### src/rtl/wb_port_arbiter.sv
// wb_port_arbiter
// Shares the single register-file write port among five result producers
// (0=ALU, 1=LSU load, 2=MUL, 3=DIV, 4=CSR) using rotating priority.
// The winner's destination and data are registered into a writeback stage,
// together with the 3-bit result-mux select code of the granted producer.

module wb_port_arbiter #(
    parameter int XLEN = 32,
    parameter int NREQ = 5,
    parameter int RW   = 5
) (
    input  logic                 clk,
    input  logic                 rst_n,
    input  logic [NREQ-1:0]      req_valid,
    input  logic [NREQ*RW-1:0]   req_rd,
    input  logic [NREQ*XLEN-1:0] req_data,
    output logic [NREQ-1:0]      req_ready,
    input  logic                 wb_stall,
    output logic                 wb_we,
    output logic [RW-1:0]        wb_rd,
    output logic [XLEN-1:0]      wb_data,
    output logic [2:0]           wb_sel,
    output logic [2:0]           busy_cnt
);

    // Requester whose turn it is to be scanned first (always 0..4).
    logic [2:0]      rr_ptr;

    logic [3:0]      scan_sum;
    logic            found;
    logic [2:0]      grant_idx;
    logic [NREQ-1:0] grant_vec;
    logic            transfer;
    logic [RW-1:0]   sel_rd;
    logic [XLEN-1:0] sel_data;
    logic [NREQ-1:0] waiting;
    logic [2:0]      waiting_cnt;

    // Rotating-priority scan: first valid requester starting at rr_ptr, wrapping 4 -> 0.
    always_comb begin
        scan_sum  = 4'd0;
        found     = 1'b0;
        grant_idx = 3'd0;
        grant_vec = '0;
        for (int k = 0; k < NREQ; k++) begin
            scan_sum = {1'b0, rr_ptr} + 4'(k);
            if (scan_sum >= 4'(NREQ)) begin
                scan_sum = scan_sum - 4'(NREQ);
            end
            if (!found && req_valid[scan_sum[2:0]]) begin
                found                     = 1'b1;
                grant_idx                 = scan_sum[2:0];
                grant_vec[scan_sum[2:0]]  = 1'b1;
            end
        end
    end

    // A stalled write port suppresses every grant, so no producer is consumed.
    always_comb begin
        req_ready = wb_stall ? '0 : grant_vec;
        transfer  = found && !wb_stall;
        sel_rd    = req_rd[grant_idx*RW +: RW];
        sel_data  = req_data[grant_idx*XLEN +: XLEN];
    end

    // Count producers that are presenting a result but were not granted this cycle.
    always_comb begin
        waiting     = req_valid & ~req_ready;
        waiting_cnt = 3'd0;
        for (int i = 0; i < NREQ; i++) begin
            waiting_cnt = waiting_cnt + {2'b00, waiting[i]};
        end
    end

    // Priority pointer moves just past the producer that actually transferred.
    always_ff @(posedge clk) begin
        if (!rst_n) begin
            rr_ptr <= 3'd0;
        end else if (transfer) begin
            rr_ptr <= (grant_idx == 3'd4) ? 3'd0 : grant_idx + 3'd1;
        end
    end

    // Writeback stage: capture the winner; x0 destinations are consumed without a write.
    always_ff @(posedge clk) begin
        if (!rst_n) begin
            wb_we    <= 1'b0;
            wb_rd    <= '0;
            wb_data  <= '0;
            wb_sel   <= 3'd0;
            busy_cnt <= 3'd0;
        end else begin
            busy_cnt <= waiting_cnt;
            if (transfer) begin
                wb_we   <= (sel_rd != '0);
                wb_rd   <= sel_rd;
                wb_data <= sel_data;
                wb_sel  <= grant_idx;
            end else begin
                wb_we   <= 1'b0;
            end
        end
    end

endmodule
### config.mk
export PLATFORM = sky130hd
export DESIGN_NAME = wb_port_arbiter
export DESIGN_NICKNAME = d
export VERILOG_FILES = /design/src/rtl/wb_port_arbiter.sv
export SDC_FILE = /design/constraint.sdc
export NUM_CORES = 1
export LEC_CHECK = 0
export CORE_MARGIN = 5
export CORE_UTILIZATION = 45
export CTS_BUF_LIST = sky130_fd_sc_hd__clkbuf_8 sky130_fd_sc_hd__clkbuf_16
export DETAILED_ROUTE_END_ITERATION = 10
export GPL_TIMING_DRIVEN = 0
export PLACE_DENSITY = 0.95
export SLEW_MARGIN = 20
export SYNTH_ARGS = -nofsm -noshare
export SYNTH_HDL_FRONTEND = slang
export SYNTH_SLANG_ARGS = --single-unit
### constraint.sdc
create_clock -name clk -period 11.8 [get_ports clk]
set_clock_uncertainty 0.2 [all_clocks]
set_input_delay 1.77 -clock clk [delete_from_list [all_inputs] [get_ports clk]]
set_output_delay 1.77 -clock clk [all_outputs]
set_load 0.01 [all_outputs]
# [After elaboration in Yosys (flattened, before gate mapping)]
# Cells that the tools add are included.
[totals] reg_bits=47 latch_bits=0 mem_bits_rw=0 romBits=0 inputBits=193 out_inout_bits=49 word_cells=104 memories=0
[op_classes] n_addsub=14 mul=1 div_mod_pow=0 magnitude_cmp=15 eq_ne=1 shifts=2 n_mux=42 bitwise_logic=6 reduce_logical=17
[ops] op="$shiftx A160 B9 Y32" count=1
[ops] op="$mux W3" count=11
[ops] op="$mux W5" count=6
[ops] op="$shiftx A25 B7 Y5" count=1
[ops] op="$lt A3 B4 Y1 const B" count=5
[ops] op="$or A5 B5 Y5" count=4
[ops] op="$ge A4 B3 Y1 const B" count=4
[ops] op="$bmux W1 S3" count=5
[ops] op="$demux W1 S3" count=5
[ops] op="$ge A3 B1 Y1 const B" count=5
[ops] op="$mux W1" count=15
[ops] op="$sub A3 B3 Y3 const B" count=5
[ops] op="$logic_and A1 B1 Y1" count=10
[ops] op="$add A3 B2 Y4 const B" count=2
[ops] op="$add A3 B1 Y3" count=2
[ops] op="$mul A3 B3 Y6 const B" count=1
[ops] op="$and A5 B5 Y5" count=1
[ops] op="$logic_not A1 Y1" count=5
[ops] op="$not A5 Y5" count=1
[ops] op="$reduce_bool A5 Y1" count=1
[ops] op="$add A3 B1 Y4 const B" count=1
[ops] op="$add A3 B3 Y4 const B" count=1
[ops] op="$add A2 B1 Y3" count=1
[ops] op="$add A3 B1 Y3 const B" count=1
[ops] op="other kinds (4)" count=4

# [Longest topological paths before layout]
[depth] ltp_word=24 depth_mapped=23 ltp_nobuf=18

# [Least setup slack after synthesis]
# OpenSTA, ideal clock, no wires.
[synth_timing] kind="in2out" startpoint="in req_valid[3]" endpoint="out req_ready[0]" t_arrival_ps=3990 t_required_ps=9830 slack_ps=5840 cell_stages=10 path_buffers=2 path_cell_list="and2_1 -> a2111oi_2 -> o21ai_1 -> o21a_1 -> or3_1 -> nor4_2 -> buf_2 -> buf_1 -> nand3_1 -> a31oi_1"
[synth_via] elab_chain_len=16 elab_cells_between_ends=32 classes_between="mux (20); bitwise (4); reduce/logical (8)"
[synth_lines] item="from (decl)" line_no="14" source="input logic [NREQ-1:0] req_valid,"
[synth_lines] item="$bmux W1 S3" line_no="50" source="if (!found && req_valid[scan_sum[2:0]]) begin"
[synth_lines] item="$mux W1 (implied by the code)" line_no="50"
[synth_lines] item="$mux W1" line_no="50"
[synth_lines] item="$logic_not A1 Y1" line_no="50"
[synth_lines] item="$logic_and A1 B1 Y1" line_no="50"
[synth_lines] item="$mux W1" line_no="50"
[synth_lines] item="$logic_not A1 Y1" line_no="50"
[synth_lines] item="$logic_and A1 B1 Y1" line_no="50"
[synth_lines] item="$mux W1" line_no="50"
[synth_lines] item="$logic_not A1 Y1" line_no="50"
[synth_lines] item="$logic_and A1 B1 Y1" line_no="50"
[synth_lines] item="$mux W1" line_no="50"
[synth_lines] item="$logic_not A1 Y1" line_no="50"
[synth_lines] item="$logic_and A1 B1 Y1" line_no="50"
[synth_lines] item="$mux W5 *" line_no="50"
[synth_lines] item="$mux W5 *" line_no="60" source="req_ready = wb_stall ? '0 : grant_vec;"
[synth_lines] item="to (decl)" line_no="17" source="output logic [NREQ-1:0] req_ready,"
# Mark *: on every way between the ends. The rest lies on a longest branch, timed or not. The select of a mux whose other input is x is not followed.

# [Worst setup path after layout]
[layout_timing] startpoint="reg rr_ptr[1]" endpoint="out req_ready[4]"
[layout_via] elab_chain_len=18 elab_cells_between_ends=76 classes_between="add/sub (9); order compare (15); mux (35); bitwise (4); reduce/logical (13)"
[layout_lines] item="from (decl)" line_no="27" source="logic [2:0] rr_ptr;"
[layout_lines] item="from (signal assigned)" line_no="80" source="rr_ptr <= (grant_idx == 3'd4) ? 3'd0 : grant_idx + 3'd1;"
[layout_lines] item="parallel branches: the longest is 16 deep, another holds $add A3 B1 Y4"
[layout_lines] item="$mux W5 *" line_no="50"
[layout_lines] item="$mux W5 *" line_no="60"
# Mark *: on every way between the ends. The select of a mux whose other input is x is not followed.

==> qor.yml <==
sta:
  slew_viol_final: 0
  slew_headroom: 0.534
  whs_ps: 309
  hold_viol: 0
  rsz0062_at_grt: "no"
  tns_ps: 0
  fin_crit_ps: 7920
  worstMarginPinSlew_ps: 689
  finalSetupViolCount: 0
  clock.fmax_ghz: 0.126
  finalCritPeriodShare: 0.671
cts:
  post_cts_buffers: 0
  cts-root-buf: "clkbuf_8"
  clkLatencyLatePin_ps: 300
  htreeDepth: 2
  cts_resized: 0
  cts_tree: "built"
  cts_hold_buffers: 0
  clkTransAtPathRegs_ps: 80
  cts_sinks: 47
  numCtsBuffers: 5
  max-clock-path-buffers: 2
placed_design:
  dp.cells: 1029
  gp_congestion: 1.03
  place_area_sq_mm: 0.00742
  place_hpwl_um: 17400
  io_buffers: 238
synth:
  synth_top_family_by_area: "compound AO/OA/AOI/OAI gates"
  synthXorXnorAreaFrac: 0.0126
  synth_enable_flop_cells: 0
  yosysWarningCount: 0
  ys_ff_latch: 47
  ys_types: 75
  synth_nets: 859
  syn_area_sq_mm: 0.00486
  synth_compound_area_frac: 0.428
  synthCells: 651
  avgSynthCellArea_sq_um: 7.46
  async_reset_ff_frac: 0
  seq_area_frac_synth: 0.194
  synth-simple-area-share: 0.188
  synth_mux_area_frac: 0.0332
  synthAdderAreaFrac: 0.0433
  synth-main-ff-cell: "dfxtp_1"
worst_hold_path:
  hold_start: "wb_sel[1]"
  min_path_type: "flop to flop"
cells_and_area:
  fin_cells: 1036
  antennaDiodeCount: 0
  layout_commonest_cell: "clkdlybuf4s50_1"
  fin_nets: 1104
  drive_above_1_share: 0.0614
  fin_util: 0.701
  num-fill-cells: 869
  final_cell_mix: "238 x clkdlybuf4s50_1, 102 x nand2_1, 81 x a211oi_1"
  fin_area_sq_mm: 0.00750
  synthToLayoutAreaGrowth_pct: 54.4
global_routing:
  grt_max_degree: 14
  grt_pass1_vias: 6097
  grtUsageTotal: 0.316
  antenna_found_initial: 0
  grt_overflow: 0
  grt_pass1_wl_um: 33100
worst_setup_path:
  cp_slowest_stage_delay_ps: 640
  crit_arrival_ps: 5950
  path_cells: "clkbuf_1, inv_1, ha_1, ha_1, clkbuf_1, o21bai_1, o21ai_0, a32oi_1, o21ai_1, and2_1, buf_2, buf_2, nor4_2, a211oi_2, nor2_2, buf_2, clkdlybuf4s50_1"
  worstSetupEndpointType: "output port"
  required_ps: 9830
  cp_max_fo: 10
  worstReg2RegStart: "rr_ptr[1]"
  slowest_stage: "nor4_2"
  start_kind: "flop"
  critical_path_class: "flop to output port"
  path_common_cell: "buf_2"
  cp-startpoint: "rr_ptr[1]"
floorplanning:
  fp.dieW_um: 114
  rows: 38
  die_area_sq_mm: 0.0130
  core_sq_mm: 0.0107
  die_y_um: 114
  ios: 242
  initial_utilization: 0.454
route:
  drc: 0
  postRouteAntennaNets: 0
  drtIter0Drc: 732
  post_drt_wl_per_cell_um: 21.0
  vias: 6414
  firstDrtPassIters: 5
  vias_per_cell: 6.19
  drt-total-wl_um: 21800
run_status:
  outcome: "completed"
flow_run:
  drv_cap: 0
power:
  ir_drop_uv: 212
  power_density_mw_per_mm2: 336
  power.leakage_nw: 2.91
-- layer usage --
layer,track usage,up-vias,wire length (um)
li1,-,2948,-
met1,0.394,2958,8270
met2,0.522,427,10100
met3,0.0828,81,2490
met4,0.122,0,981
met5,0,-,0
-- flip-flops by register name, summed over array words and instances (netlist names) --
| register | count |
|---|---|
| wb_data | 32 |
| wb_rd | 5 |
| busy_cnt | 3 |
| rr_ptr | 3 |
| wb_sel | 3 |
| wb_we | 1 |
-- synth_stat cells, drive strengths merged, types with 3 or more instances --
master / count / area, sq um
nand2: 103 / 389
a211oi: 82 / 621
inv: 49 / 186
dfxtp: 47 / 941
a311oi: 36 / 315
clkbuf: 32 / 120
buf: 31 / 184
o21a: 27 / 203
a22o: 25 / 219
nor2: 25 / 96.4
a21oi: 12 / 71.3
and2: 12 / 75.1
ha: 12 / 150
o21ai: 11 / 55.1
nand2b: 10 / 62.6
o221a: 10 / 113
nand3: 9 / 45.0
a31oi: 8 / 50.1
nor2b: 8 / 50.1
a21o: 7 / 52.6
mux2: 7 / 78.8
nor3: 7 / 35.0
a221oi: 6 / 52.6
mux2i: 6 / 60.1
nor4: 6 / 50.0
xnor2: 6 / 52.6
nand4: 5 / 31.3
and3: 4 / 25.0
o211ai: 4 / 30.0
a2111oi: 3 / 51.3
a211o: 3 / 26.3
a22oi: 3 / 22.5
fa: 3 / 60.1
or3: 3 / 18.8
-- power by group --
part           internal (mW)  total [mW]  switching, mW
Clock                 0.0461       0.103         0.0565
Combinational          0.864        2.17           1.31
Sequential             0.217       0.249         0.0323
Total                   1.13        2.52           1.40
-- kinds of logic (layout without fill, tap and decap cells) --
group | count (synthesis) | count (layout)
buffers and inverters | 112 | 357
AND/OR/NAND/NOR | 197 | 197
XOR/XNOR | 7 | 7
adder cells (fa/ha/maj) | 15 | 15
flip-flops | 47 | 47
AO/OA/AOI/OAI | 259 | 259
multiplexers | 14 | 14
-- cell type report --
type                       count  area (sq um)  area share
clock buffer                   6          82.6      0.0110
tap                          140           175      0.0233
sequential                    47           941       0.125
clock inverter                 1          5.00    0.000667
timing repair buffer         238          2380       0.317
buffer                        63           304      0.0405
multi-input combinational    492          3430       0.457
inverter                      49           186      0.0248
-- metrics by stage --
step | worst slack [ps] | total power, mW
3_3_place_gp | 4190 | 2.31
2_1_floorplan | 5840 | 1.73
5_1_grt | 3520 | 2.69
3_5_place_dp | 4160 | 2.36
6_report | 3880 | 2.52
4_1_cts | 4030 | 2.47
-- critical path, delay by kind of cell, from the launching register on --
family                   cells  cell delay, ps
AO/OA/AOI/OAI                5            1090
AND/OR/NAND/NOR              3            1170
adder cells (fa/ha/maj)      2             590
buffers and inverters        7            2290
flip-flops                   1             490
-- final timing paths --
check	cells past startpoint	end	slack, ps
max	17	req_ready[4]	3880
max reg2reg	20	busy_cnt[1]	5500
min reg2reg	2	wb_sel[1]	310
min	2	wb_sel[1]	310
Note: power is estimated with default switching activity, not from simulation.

#### [What to produce]
Find the string "instances" in the entries above and return each line that holds it.

#### [Answer to this problem]
-- flip-flops by register name, summed over array words and instances (netlist names) --
-- synth_stat cells, drive strengths merged, types with 3 or more instances --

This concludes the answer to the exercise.